The Hurt Locker
It is impossible to sit through The Hurt Locker, without a knot in your stomach and your teeth on edge. This gritty fictional portrayal of a U.S. Army Explosive Ordnance Disposal team on duty in Iraq in 2004 appears at first to be a documentary thanks to the imagery and violent action in this intense war film.
Shot in Jordan on the Iraq border in forty-four days from July to September 2007, the film was written by Mark Boal, a first time screenwriter. Embedded with a bomb squad during the height of the Iraq war surge, that experience was the source for the story. All Iraqi roles were played by displaced Iraqi war refugees forced to leave their country.
The camera rides along with the bomb squad members and never lets the viewer escape the chaotic circumstances facing the squad. Your eyes never leave the target or Jeremy Renner as Staff Sergeant William James goes about defusing bombs in wild abandonment of ordinary safety procedures. Every step he takes is a matter of life and death and it suits him as war is an addiction and he needs that adrenalin rush.
Anxiety and the tension of battle are in every frame. Anthony Mackie as Sergeant JT Sanborn, and Brian Geraghty, as Specialist Owen Eldridge, struggle with James’ indifference to danger and death. His fascination with the mechanics of bomb mechanisms and the challenge of unscrambling them is vital to his persona and maddening to others.
There are hideous death scenes and outrage is palpable when James discovers a young Iraqi boy he’s befriended is killed and his body is wired to be used as a body bomb.
Seeking revenge for this tragedy, James lurches out after dark to an area where no one can be trusted and insurgents stay ready to reek destruction and death for their causes.
Ralph Fiennes, a contractor team leader is discovered by the team in time for a firefight in the desert.

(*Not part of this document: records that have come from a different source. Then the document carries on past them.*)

===== src/rtl/fetch_queue.sv =====
// Instruction-fetch front end: issues in-order word reads, buffers {instr, pc}, feeds decode.
// Optional redirect/drop performance counters are enabled by defining FETCH_QUEUE_PERF_CNT_EN.
module fetch_queue #(
  parameter int unsigned     XLEN     = 32,
  parameter int unsigned     DEPTH    = 4,
  parameter logic [XLEN-1:0] RESET_PC = '0
) (
  input  logic            clk,
  input  logic            reset,
  output logic            imem_req_valid,
  input  logic            imem_req_ready,
  output logic [XLEN-1:0] imem_req_addr,
  input  logic            imem_rsp_valid,
  input  logic [XLEN-1:0] imem_rsp_data,
  input  logic            redirect,
  input  logic [XLEN-1:0] redirect_pc,
  output logic            instr_valid,
  input  logic            instr_ready,
  output logic [XLEN-1:0] instr,
  output logic [XLEN-1:0] instr_pc,
  output logic [6:0]      op,
  output logic [2:0]      funct3,
`ifdef FETCH_QUEUE_PERF_CNT_EN
  output logic [31:0]     perf_flush_cnt,
  output logic [31:0]     perf_drop_cnt,
`endif
  output logic            funct7
);

  localparam int unsigned PW = $clog2(DEPTH);
  localparam int unsigned CW = PW + 1;

  typedef enum logic {RUN, DRAIN} state_t;

  typedef struct packed {
    logic [XLEN-1:0] pc;
    logic [XLEN-1:0] data;
  } entry_t;

  state_t          state_q, state_d;
  logic [XLEN-1:0] fetch_pc_q;
  logic [CW-1:0]   outstanding_q, outstanding_d;
  logic [CW-1:0]   count_q;
  logic [PW-1:0]   tag_wr_q, tag_rd_q;
  logic [PW-1:0]   head_q, tail_q;
  logic [XLEN-1:0] tag_mem [DEPTH];
  entry_t          ent_mem [DEPTH];

  logic [CW:0]     occupancy;
  logic            req_fire;
  logic            rsp_take;
  logic            push;
  logic            pop;
  entry_t          head_ent;

  // Credit check: in-flight plus buffered never exceeds DEPTH, so responses always fit.
  always_comb begin
    occupancy      = {1'b0, outstanding_q} + {1'b0, count_q};
    imem_req_valid = (state_q == RUN) && !redirect && !reset
                     && (occupancy < (CW+1)'(DEPTH));
    imem_req_addr  = fetch_pc_q;
    req_fire       = imem_req_valid && imem_req_ready;
    rsp_take       = imem_rsp_valid && (outstanding_q != '0);
    push           = rsp_take && (state_q == RUN) && !redirect;
    instr_valid    = (count_q != '0) && !reset;
    pop            = instr_valid && instr_ready && !redirect;
    outstanding_d  = outstanding_q + CW'(req_fire) - CW'(rsp_take);
  end

  // Decode-side view of the head entry.
  always_comb begin
    head_ent = ent_mem[head_q];
    instr    = head_ent.data;
    instr_pc = head_ent.pc;
    op       = head_ent.data[6:0];
    funct3   = head_ent.data[14:12];
    funct7   = head_ent.data[30];
  end

  // Next state: drain stale responses after a redirect while any are still in flight.
  always_comb begin
    state_d = state_q;
    case (state_q)
      RUN:     if (redirect && (outstanding_d != '0)) state_d = DRAIN;
      DRAIN:   state_d = (outstanding_d != '0) ? DRAIN : RUN;
      default: state_d = RUN;
    endcase
  end

  always_ff @(posedge clk) begin
    if (reset) state_q <= RUN;
    else       state_q <= state_d;
  end

  // Fetch PC, credit counter and queue pointers.
  always_ff @(posedge clk) begin
    if (reset) begin
      fetch_pc_q    <= RESET_PC;
      outstanding_q <= '0;
      count_q       <= '0;
      tag_wr_q      <= '0;
      tag_rd_q      <= '0;
      head_q        <= '0;
      tail_q        <= '0;
    end else begin
      outstanding_q <= outstanding_d;
      if (redirect) begin
        fetch_pc_q <= redirect_pc;
        count_q    <= '0;
        tag_wr_q   <= '0;
        tag_rd_q   <= '0;
        head_q     <= '0;
        tail_q     <= '0;
      end else begin
        if (req_fire) begin
          fetch_pc_q <= fetch_pc_q + XLEN'(4);
          tag_wr_q   <= tag_wr_q + PW'(1);
        end
        if (push) begin
          tail_q   <= tail_q + PW'(1);
          tag_rd_q <= tag_rd_q + PW'(1);
        end
        if (pop) head_q <= head_q + PW'(1);
        count_q <= count_q + CW'(push) - CW'(pop);
      end
    end
  end

  // Storage arrays carry no reset; validity is tracked by the pointers above.
  always_ff @(posedge clk) begin
    if (req_fire) tag_mem[tag_wr_q] <= fetch_pc_q;
    if (push)     ent_mem[tail_q]   <= '{pc: tag_mem[tag_rd_q], data: imem_rsp_data};
  end

`ifdef FETCH_QUEUE_PERF_CNT_EN
  always_ff @(posedge clk) begin
    if (reset) begin
      perf_flush_cnt <= '0;
      perf_drop_cnt  <= '0;
    end else begin
      perf_flush_cnt <= perf_flush_cnt + 32'(redirect);
      perf_drop_cnt  <= perf_drop_cnt + 32'(rsp_take && (state_q == DRAIN));
    end
  end
`endif

endmodule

Guy Pearce as sergeant Matt Thompson, has a short role before a stray bullet gets him. David Morse as Colonel Reed has a brief cameo.
This American war thriller has been acclaimed the best film yet about the Iraq war. It is so real viewers can feel the heat, the sweat dripping off their bodies, smell the garbage and excrement and then decompress after killing people in a wild drunken physical encounter with the squad.
The film has captured four five nominations, three premieres and festival screenings, plus the AFI Dallas 2009 Film Festival gave an award to director Kathryn Bigelow. Don’t look for your date to accompany you to the film, as it is a sobering view of how and where many of our more than 4,000 men and women gave their lives. And the questions about why continue.